Dr. Lindsey Fitzharris | November 7, 2017

This week we welcome Dr. Lindsey Fitzharris—storyteller, medical historian and author of The Butchering Art: Joseph Lister’s Quest to Transform the Grisly World of Victorian Medicine. Fitzharris received her doctorate in the History of Science, Medicine and Technology at the University of Oxford. She is the creator of the popular website The Chirurgeon’s Apprentice, and she writes and presents the YouTube series Under the Knife. Join us as we talk about her love of storytelling, the gruesome history of Victorian medicine, surgery horrors, the importance of failure, reinventing yourself after divorce and growing up in Illinois with a grandmother who loved cemeteries.

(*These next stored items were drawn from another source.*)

<file path="src/rtl/fifo_word_reader_pkg.sv">
// Shared types and constants for the FIFO word reader: FSM states,
// default geometry and the lane keep-mask helper.
package fifo_rd_pkg;

    typedef enum logic [1:0] {
        IDLE = 2'd0,
        FILL = 2'd1,
        LAST = 2'd2,
        OUT  = 2'd3
    } rd_state_t;

    localparam int DEF_ADDR_WIDTH = 4;
    localparam int DEF_WIDTH      = 8;
    localparam int DEF_PACK       = 4;
    localparam int DEF_THRESH     = 4;
    localparam int MAX_PACK       = 8;

    // Lower 'cnt' lanes set; callers cast down to their own PACK width.
    function automatic logic [MAX_PACK-1:0] keep_mask(input logic [3:0] cnt);
        logic [MAX_PACK:0] w_one;
        w_one = (MAX_PACK+1)'(1) << cnt;
        return MAX_PACK'(w_one - (MAX_PACK+1)'(1));
    endfunction

endpackage

</file>
<file path="src/rtl/fifo_word_reader_if.sv">
// FIFO-side get/data/fillcount signals plus the packed output stream.
// master = the reader, slave = the FIFO/downstream side.
interface fifo_word_reader_if
    import fifo_rd_pkg::*;
#(
    parameter int ADDR_WIDTH = DEF_ADDR_WIDTH,
    parameter int WIDTH      = DEF_WIDTH,
    parameter int PACK       = DEF_PACK
) ();
    logic                    fifo_get;
    logic [WIDTH-1:0]        fifo_data;
    logic [ADDR_WIDTH:0]     fifo_fillcount;
    logic                    flush;
    logic                    out_valid;
    logic                    out_ready;
    logic [PACK*WIDTH-1:0]   out_data;
    logic [PACK-1:0]         out_keep;
    logic                    busy;

    modport master (
        output fifo_get, out_valid, out_data, out_keep, busy,
        input  fifo_data, fifo_fillcount, flush, out_ready
    );

    modport slave (
        input  fifo_get, out_valid, out_data, out_keep, busy,
        output fifo_data, fifo_fillcount, flush, out_ready
    );
endinterface

</file>
<file path="src/rtl/fifo_word_reader_lane_packer.sv">
// Lane register array: writes one entry into lane i_idx when i_we is high.
// Unwritten lanes stay zero until the word is cleared.
module lane_packer
    import fifo_rd_pkg::*;
#(
    parameter int WIDTH = DEF_WIDTH,
    parameter int PACK  = DEF_PACK,
    parameter int CNT_W = $clog2(DEF_PACK + 1)
) (
    input  logic                  clk,
    input  logic                  reset,
    input  logic                  i_we,
    input  logic [CNT_W-1:0]      i_idx,
    input  logic [WIDTH-1:0]      i_din,
    input  logic                  i_clr,
    output logic [PACK*WIDTH-1:0] o_data
);
    logic [PACK-1:0][WIDTH-1:0] r_lane;

    // Clear wins over capture so an accepted word never leaks into the next.
    always_ff @(posedge clk) begin
        if (reset || i_clr) begin
            r_lane <= '0;
        end else if (i_we) begin
            for (int i = 0; i < PACK; i++) begin
                if (i_idx == CNT_W'(i)) r_lane[i] <= i_din;
            end
        end
    end

    assign o_data = r_lane;
endmodule

</file>
<file path="src/rtl/fifo_word_reader.sv">
// Consumer end of a single-clock FIFO: issues gets, absorbs the one-cycle
// read latency and packs PACK entries into one valid/ready output word.
// A flush request emits whatever has been gathered with a lane keep mask.
module fifo_word_reader
    import fifo_rd_pkg::*;
#(
    parameter int ADDR_WIDTH = DEF_ADDR_WIDTH,
    parameter int WIDTH      = DEF_WIDTH,
    parameter int PACK       = DEF_PACK,
    parameter int THRESH     = DEF_THRESH
) (
    input logic               clk,
    input logic               reset,
    fifo_word_reader_if.master bus
);
    localparam int                  CNT_W    = $clog2(PACK + 1);
    localparam logic [CNT_W:0]      PACK_C   = (CNT_W+1)'(PACK);
    localparam logic [ADDR_WIDTH:0] THRESH_C = (ADDR_WIDTH+1)'(THRESH);

    rd_state_t        r_state, w_state_nxt;
    logic [CNT_W-1:0] r_cnt;
    logic             r_pending;
    logic             r_flush_req;

    logic             w_fifo_nempty;
    logic [CNT_W:0]   w_inflight;
    logic             w_get;
    logic             w_start;
    logic             w_clr;
    logic             w_flush_clr;
    logic [PACK-1:0]  w_keep;

    // Fillcount already accounts for gets in flight, so only our own
    // captured + pending entries limit further fetching.
    assign w_fifo_nempty = (bus.fifo_fillcount != '0);
    assign w_inflight    = {1'b0, r_cnt} + (CNT_W+1)'(r_pending);
    assign w_get         = (r_state == FILL) && (w_inflight < PACK_C) && w_fifo_nempty;
    assign w_start       = (bus.fifo_fillcount >= THRESH_C) || (r_flush_req && w_fifo_nempty);

    // Next-state and word-control decode.
    always_comb begin
        w_state_nxt = r_state;
        w_clr       = 1'b0;
        w_flush_clr = 1'b0;
        case (r_state)
            IDLE: begin
                if (w_start) begin
                    w_state_nxt = FILL;
                end else if (r_flush_req && (r_cnt == '0)) begin
                    // Flush with nothing buffered and nothing to fetch.
                    w_flush_clr = 1'b1;
                end
            end
            FILL: begin
                if (w_get && ((w_inflight + (CNT_W+1)'(1)) == PACK_C)) begin
                    w_state_nxt = LAST;
                end else if (r_flush_req && !w_fifo_nempty && !w_get) begin
                    w_state_nxt = LAST;
                end
            end
            LAST: begin
                // Wait until the final read has landed in its lane.
                if (!r_pending) begin
                    if (r_cnt != '0) begin
                        w_state_nxt = OUT;
                    end else begin
                        w_state_nxt = IDLE;
                        w_flush_clr = 1'b1;
                    end
                end
            end
            OUT: begin
                if (bus.out_ready) begin
                    w_state_nxt = IDLE;
                    w_clr       = 1'b1;
                    w_flush_clr = 1'b1;
                end
            end
            default: w_state_nxt = IDLE;
        endcase
    end

    // State register.
    always_ff @(posedge clk) begin
        if (reset) r_state <= IDLE;
        else       r_state <= w_state_nxt;
    end

    // Lane counter, read-latency tracker and sticky flush request.
    always_ff @(posedge clk) begin
        if (reset) begin
            r_cnt       <= '0;
            r_pending   <= 1'b0;
            r_flush_req <= 1'b0;
        end else begin
            r_pending <= w_get;
            if (w_clr)          r_cnt <= '0;
            else if (r_pending) r_cnt <= r_cnt + CNT_W'(1);
            // A new pulse beats the clear so it applies to the next word.
            if (bus.flush)        r_flush_req <= 1'b1;
            else if (w_flush_clr) r_flush_req <= 1'b0;
        end
    end

    lane_packer #(
        .WIDTH (WIDTH),
        .PACK  (PACK),
        .CNT_W (CNT_W)
    ) u_lanes (
        .clk    (clk),
        .reset  (reset),
        .i_we   (r_pending),
        .i_idx  (r_cnt),
        .i_din  (bus.fifo_data),
        .i_clr  (w_clr),
        .o_data (bus.out_data)
    );

    assign w_keep        = PACK'(keep_mask(4'(r_cnt)));
    assign bus.fifo_get  = w_get;
    assign bus.out_valid = (r_state == OUT);
    assign bus.out_keep  = (r_state == OUT) ? w_keep : '0;
    assign bus.busy      = (r_state != IDLE) || r_flush_req;
endmodule

</file>
<file path="src/flat_wrapper.sv">
// flat-port wrapper written by rule: the top's interface ports become plain ports
module fifo_word_reader_flat import fifo_rd_pkg::*;
#(
    parameter int ADDR_WIDTH = DEF_ADDR_WIDTH,
    parameter int WIDTH      = DEF_WIDTH,
    parameter int PACK       = DEF_PACK,
    parameter int THRESH     = DEF_THRESH
)
  (clk, reset, bus_fifo_get, bus_out_valid, bus_out_data, bus_out_keep, bus_busy, bus_fifo_data, bus_fifo_fillcount, bus_flush, bus_out_ready);
  fifo_word_reader_if #(.ADDR_WIDTH(ADDR_WIDTH), .WIDTH(WIDTH), .PACK(PACK)) bus_i ();
  input logic clk;
  input logic reset;
  output wire logic [$bits(bus_i.fifo_get)-1:0] bus_fifo_get;
  output wire logic [$bits(bus_i.out_valid)-1:0] bus_out_valid;
  output wire logic [$bits(bus_i.out_data)-1:0] bus_out_data;
  output wire logic [$bits(bus_i.out_keep)-1:0] bus_out_keep;
  output wire logic [$bits(bus_i.busy)-1:0] bus_busy;
  input wire logic [$bits(bus_i.fifo_data)-1:0] bus_fifo_data;
  input wire logic [$bits(bus_i.fifo_fillcount)-1:0] bus_fifo_fillcount;
  input wire logic [$bits(bus_i.flush)-1:0] bus_flush;
  input wire logic [$bits(bus_i.out_ready)-1:0] bus_out_ready;
  assign bus_fifo_get = bus_i.fifo_get;
  assign bus_out_valid = bus_i.out_valid;
  assign bus_out_data = bus_i.out_data;
  assign bus_out_keep = bus_i.out_keep;
  assign bus_busy = bus_i.busy;
  assign bus_i.fifo_data = bus_fifo_data;
  assign bus_i.fifo_fillcount = bus_fifo_fillcount;
  assign bus_i.flush = bus_flush;
  assign bus_i.out_ready = bus_out_ready;
  fifo_word_reader #(.ADDR_WIDTH(ADDR_WIDTH), .WIDTH(WIDTH), .PACK(PACK), .THRESH(THRESH)) u_core (.clk(clk), .reset(reset), .bus(bus_i));
endmodule
</file>
<file path="config.mk">
export PLATFORM = sky130hd
export DESIGN_NAME = fifo_word_reader_flat
export DESIGN_NICKNAME = d
export VERILOG_FILES = /design/src/rtl/fifo_word_reader_pkg.sv /design/src/rtl/fifo_word_reader_if.sv /design/src/rtl/fifo_word_reader_lane_packer.sv /design/src/rtl/fifo_word_reader.sv /design/src/flat_wrapper.sv
export SDC_FILE = /design/constraint.sdc
export NUM_CORES = 1
export LEC_CHECK = 0
export CAP_MARGIN = 20
export CORE_ASPECT_RATIO = 0.9
export CORE_MARGIN = 1.5
export CORE_UTILIZATION = 45
export CTS_CLUSTER_DIAMETER = 200
export DETAILED_ROUTE_END_ITERATION = 8
export PLACE_DENSITY_LB_ADDON = 0.3
export SETUP_SLACK_MARGIN = 0.15
export SLEW_MARGIN = 20
export SYNTH_ARGS = -nofsm -noshare
export SYNTH_HDL_FRONTEND = slang
export SYNTH_SLANG_ARGS = --single-unit
</file>
<file path="constraint.sdc">
create_clock -name clk -period 1.75 [get_ports clk]
set_input_delay 0.35 -clock clk [delete_from_list [all_inputs] [get_ports clk]]
set_output_delay 0.35 -clock clk [all_outputs]
set_load 0.01 [all_outputs]
</file>
# Word level (Yosys, flattened, before mapping)
# Index checks and enable logic that the tools add are counted.
[totals]
word_cells = 67
out_inout_bits = 39
in_bits = 17
register_bits = 39
[classes]
shift = 1
n_reduce_logical = 24
eq_ne = 11
addsub = 4
mux = 17
n_lt_le_gt_ge = 2
[op_table]
columns = ["op", "n"]
rows = [
  ["$mux W2", 6],
  ["$mux W1", 8],
  ["$pmux W2 S4", 1],
  ["$reduce_and A2 Y1", 4],
  ["$logic_and A1 B1 Y1", 7],
  ["$eq A3 B2 Y1 const B", 2],
  ["$ge A5 B3 Y1 const B", 1],
  ["$reduce_bool A5 Y1", 1],
  ["$add A3 B1 Y4", 1],
  ["$add A4 B1 Y4 const B", 1],
  ["$eq A2 B2 Y1 const B", 2],
  ["$eq A4 B3 Y1 const B", 1],
  ["$lt A4 B3 Y1 const B", 1],
  ["$mux W4", 1],
  ["$ne A2 B1 Y1 const B", 2],
  ["$reduce_and A4 Y1", 1],
  ["$reduce_bool A2 Y1", 2],
  ["$shl A1 B3 Y4 const A", 1],
  ["$sub A4 B1 Y4 const B", 1],
  ["$add A3 B1 Y3 const B", 1],
  ["$eq A3 B1 Y1 const B", 1],
  ["$logic_not A3 Y1", 1],
  ["$logic_or A1 B1 Y1", 3],
  ["$ne A3 B3 Y1 const B", 1],
  ["other kinds (7)", 8],
]

# Logic depth before layout (Yosys ltp)
# Gate-level depths: netlist of run 1.
[logic_depth]
ltp_word = 9
depth_mapped = 7
depth_no_buf = 6

# Modules after synthesis
# Synthesis of run 1 repeated with hierarchy kept, for this count alone.
[unflattened]
cells_unflattened = 200
hier_area_um2 = 2074.5
[modules_own_cells]
columns = ["module", "instances", "cells_per_inst", "area_per_inst_um2", "seq_area_each_um2"]
rows = [
  ["lane_packer", 1, 122, 1436.4, 640.6],
  ["fifo_word_reader", 1, 78, 638.1, 140.1],
]

# Worst setup path after synthesis of run 1
# No wires, ideal clock.
[synth_path]
kind = "register to output"
from = "register u_core.r_cnt[1]"
to = "output port bus_out_keep[3]"
arrival_ns = 1.409
path_buffers = 1
path_stages_with_launch = 8
setup_slack_ns = -0.009
required_time_ns = 1.400
path_cell_list = "dfxtp_1 > inv_1 > ha_1 > clkbuf_1 > nor3_1 > nor2_1 > xor2_1 > nor2_1"
[synth_between]
elab_chain_cells = 3
[synth_lines]
columns = ["element", "line_no", "rtl"]
rows = [
  ["from (decl)", "fifo_word_reader.sv:21", "logic [CNT_W-1:0] r_cnt;"],
  ["from (signal assigned)", "fifo_word_reader.sv:98", "else if (r_pending) r_cnt <= r_cnt + CNT_W'(1);"],
  ["$shl A1 B3 Y4", "fifo_word_reader_pkg.sv:21", "w_one = (MAX_PACK+1)'(1) << cnt;"],
  ["$sub A4 B1 Y4", "fifo_word_reader_pkg.sv:22", "return MAX_PACK'(w_one - (MAX_PACK+1)'(1));"],
  ["$mux W4", "fifo_word_reader.sv:122", "assign bus.out_keep = (r_state == OUT) ? w_keep : '0;"],
  ["to (decl)", "flat_wrapper.sv:16", "output wire logic [$bits(bus_i.out_keep)-1:0] bus_out_keep;"],
]
# Every way passes these cells.

# Final worst setup path of run 1
[layout_path]
from = "register u_core.r_cnt[0]"
to = "output port bus_fifo_get"
[layout_between]
elab_chain_cells = 4
[layout_lines]
columns = ["element", "line_no", "rtl"]
rows = [
  ["$add A3 B1 Y4", "fifo_word_reader.sv:36", "assign w_inflight = {1'b0, r_cnt} + (CNT_W+1)'(r_pending);"],
  ["$lt A4 B3 Y1", "fifo_word_reader.sv:37", "assign w_get = (r_state == FILL) && (w_inflight < PACK_C) && w_fifo_nempty;"],
  ["$logic_and A1 B1 Y1 (2 in series)", "fifo_word_reader.sv:37", ""],
  ["to (decl)", "flat_wrapper.sv:13", "output wire logic [$bits(bus_i.fifo_get)-1:0] bus_fifo_get;"],
]
# Every way passes these cells.

==> results of run 1 <==
[path summary, 6_finish.rpt]
path                                    end                      start  slack (ns)  cells after the start
setup / recovery               bus_fifo_get            u_core.r_cnt[0]       -0.22                      6
hold / removal    u_core.u_lanes.o_data[20]  u_core.u_lanes.o_data[20]        0.46                      2
setup reg to reg          u_core.r_state[0]            u_core.r_cnt[0]       -0.16                      9
hold reg to reg   u_core.u_lanes.o_data[20]  u_core.u_lanes.o_data[20]        0.46                      2
[sequential cells by signal, indices dropped and copies added (netlist names)]
register	cells
u_core.r_flush_req	1
u_core.u_lanes.o_data	32
u_core.r_state	2
u_core.r_pending	1
u_core.r_cnt	3
[cell families (layout without fill, tap and decap cells)]
| family | count (synthesis) | in the layout |
|---|---|---|
| compound gates | 50 | 50 |
| xor+xnor | 3 | 3 |
| fa+ha+maj | 7 | 7 |
| buf+inv | 22 | 98 |
| flops | 39 | 39 |
| mux | 1 | 1 |
| simple gates | 93 | 93 |
[layout by cell type, fill, tap and decap left out, types with 2 or more instances in the layout]
cell / n
buf_2: 4
buf_4: 23
inv_2: 2
inv_1: 4
clkdlybuf4s50_1: 48
a21o_1: 2
xnor2_1: 2
nor2b_1: 3
nor2_1: 7
dfxtp_1: 36
a21oi_1: 36
buf_6: 5
nor3_2: 2
a21oi_2: 2
ha_2: 3
nand2_4: 2
nor4b_1: 2
nand2_1: 39
nand3_1: 32
ha_4: 4
dfxtp_4: 2
clkbuf_8: 5
[repair_timing]
item	in CTS	in global routing
buffers inserted	6	1
resized for setup	39	14
setup endpoints to repair	9	40
pin swaps	7	8
hold endpoints to repair	0	0
[area by class of cell]
| type | count | area share, % |
|---|---|---|
| inverter | 7 | 1.071 |
| sequential | 39 | 29.39 |
| clock inverter | 3 | 1.630 |
| timing repair buffer | 83 | 28.46 |
| multi-input combinational | 154 | 34.75 |
| tap | 46 | 2.143 |
| clock buffer | 5 | 2.562 |
[through the flow]
stage	setup TNS [ns]	setup WS, ns	area, um^2	hold slack [ns]
after floorplan	0	0.1492	1753	0.4146
after global placement	-0.9608	-0.3403	2441	0.4448
after detailed placement	-1.137	-0.3577	2441	0.4486
after CTS	-0.4118	-0.1446	2631	0.4597
after global routing	-1.016	-0.2831	2686	0.4733
final	-0.6742	-0.2218	2686	0.4603
[power by group through the flow]
stage	Sequential (uW)	Clock, uW	Combinational, uW
5_1_grt	962	795	601
3_3_place_gp	971	0	479
4_1_cts	956	756	517
3_5_place_dp	973	0	485
2_1_floorplan	979	0	268
6_report	958	743	552
[worst max-delay path: cells and delay by family (launching register included)]
kind	cells	cell delay [ns]
compound gates	2	0.33
flops	1	0.37
buf+inv	1	0.11
fa+ha+maj	2	0.32
simple gates	1	0.19
[layer usage]
metal	wire length (um)	part of all wire, %	vias up	track usage [%]
li1	-	-	897	-
met1	2101	43	866	33.22
met2	2322	48	67	38.32
met3	366	7.5	6	6.847
met4	59	1.2	0	8.286
met5	0	0	-	0
==> impl_metrics.env, run 1 <==
export IMPL_status="complete, but fails checks"
export IMPL_violations="negative setup slack"
export IMPL_synth_top_area_share_pct=45.05
export IMPL_timing_fmax_mhz=507.2
export IMPL_netlist_top_cells_count="41 x nand2_1, 39 x dfxtp_1, 38 x a21oi_1"
export IMPL_period_needed_ns=1.972
export IMPL_worst_path_most_repeated_cell="ha_4"
export IMPL_power_switching_uw=628.7
export IMPL_cts_hold_buf=0
export IMPL_yosysUniqueCellTypes=34
export IMPL_yosysTopAreaCell="dfxtp_1"
export IMPL_synth_xor_area_share_pct=1.516
export IMPL_numCtsBuffers=5
export IMPL_hold_viol_final=0
export IMPL_yosysWarningCount=0
export IMPL_grt_max_degree=28
export IMPL_dr_pass1_iters=4
export IMPL_fillers=280
export IMPL_hp_class="register to register"
export IMPL_grt_pass1_vias=1564
export IMPL_ys_flop_type="dfxtp_1"
export IMPL_cts_tree="built"
export IMPL_cts_sinks=39
export IMPL_gp_congestion=0.9361
export IMPL_die_area_mm2=0.004233
export IMPL_grt_remaining_overflow=0
export IMPL_fin_worst_skew_ns=0.007006
export IMPL_swShare_pct=27.90
export IMPL_drt_wl_total_um=4849
export IMPL_final_nets=314
export IMPL_p_clk_share_pct=33.0
export IMPL_ys_ff_latch=39
export IMPL_synth_top_family_by_area="simple AND/OR/NAND/NOR gates"
export IMPL_syn_to_final_growth_pct=55.02
export IMPL_rsz0062_at_grt="true"
export IMPL_fin_total_pwr_uw=2254
export IMPL_synth_edff_count=0
export IMPL_cp_slowest_cell="dfxtp_4"
export IMPL_cts_root_buf="clkbuf_8"
export IMPL_cp_end_kind="output port"
export IMPL_antenna_found_initial=0
export IMPL_drtAntennaViolNets=0
export IMPL_seqCellArea_um2=789.5
export IMPL_yosysMostFrequentCell="nand2_1"
export IMPL_final_setup_viol_count=4
export IMPL_grt_pass1_wl_um=7507
export IMPL_die_w_um=68.41
export IMPL_fin_crit_sh_pct=112.7
export IMPL_synth_top_cells_by_area="dfxtp_1 45%, a21oi_1 11%, nand3_1 9.2%, nand2_1 8.9%, ha_1 5.1%"
export IMPL_p_int_uw=1625
export IMPL_grt_total_usage_pct=24.65
export IMPL_rows=21
export IMPL_maxCapViolCount=0
export IMPL_fin_ws_ns=-0.2218
export IMPL_slew_headroom_pct=67.34
export IMPL_synth_nets=239
export IMPL_slew_viol_final=0
export IMPL_synth_fa_ha_area_share_pct=5.054
export IMPL_pwr_share_comb_pct=24.5
export IMPL_num_vias=1836
export IMPL_power_density_mw_per_mm2=838.9
export IMPL_seq_area_frac_synth_pct=45.05
export IMPL_clock_latency_ns=0.29
export IMPL_drc=0
export IMPL_syn_inst=215
export IMPL_dp_cells=322
export IMPL_arrival_ns=1.62
export IMPL_netlist_area_mm2=0.001733
export IMPL_synth_compound_area_share_pct=16.61
export IMPL_start_util_pct=46.77
export IMPL_async_reset_ff_share_pct=0
export IMPL_drive_gt1_share_pct=22.34
export IMPL_synthMuxAreaShare_pct=0.5776
export IMPL_slowest_delay_ns=0.37
export IMPL_fin_cells=337
export IMPL_leakage_uw=0.0009786
export IMPL_required_ns=1.40
export IMPL_synthSimpleGateAreaFrac_pct=25.13
export IMPL_tightestPinTransition_ns=0.4830
export IMPL_place_hpwl_um=3170
export IMPL_vdd_drop_max_uv=545.4
export IMPL_clock_path_buffers=2
export IMPL_dieHeight_um=61.87
export IMPL_numPortBuffers=55
export IMPL_clk_pin_slew_ns=0.08
export IMPL_worstPathMaxFanout=4
export IMPL_pwr_share_seq_pct=42.5
export IMPL_path_class="register to output port"
export IMPL_startpoint_type="register"
export IMPL_crit_chain="ha_4, ha_4, a21boi_1, a21o_1, and3_4, buf_6"
export IMPL_diodes=0
export IMPL_routedWlPerCell_um=14.39
export IMPL_viasPerCell=5.448
export IMPL_drtIter0Drc=198
export IMPL_cts_max_level=2
export IMPL_coreArea_mm2=0.003705
export IMPL_pin_count=56
export IMPL_syn_avg_cell_area_um2=8.060
export IMPL_multi_input_area_um2=933.4
export IMPL_final_core_utilization_pct=72.51
(Power assumes the default switching activity.)
==> run 2: changes to the inputs <==
SKIP_CTS_REPAIR_TIMING = 1   (was not set)
==> run 2 against run 1 <==
The flow still finishes with violations (negative setup slack). Sequential power about the same. Worst setup slack gained 0.045 ns. Die area did not move. Fmax rose by 2.4%. Flip-flop and latch count unchanged. Clock power about the same. Combinational power is 4.0% lower. Clock-buffer cell count unchanged. Routed wire length down 1.4%. Hold slack barely moved. Clock skew decreased by 0.00094 ns. Final cell count down 0.30%. Largest power group unchanged.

Lindsey's Strange Women Throwback

Florence Nightingale

Florence Nightingale

Strange Women Throwback for this week’s episode is Florence Nightingale. Nightingale was a trailblazing figure in nursing who greatly affected 19th- and 20th-century policies around proper care. She was known for her night rounds to aid the wounded, establishing her image as the ‘Lady with the Lamp.’ She was born in Florence, Italy, on May 12, 1820. Part of a wealthy family, Nightingale defied the expectations of the time and pursued what she saw as her God-given calling of nursing. During the Crimean War, she and a team of nurses improved the unsanitary conditions at a British base hospital, greatly reducing the death count. Her writings sparked worldwide health care reform, and in 1860 she established St. Thomas’ Hospital and the Nightingale Training School for Nurses. A revered hero of her time, she died on August 13, 1910, in London.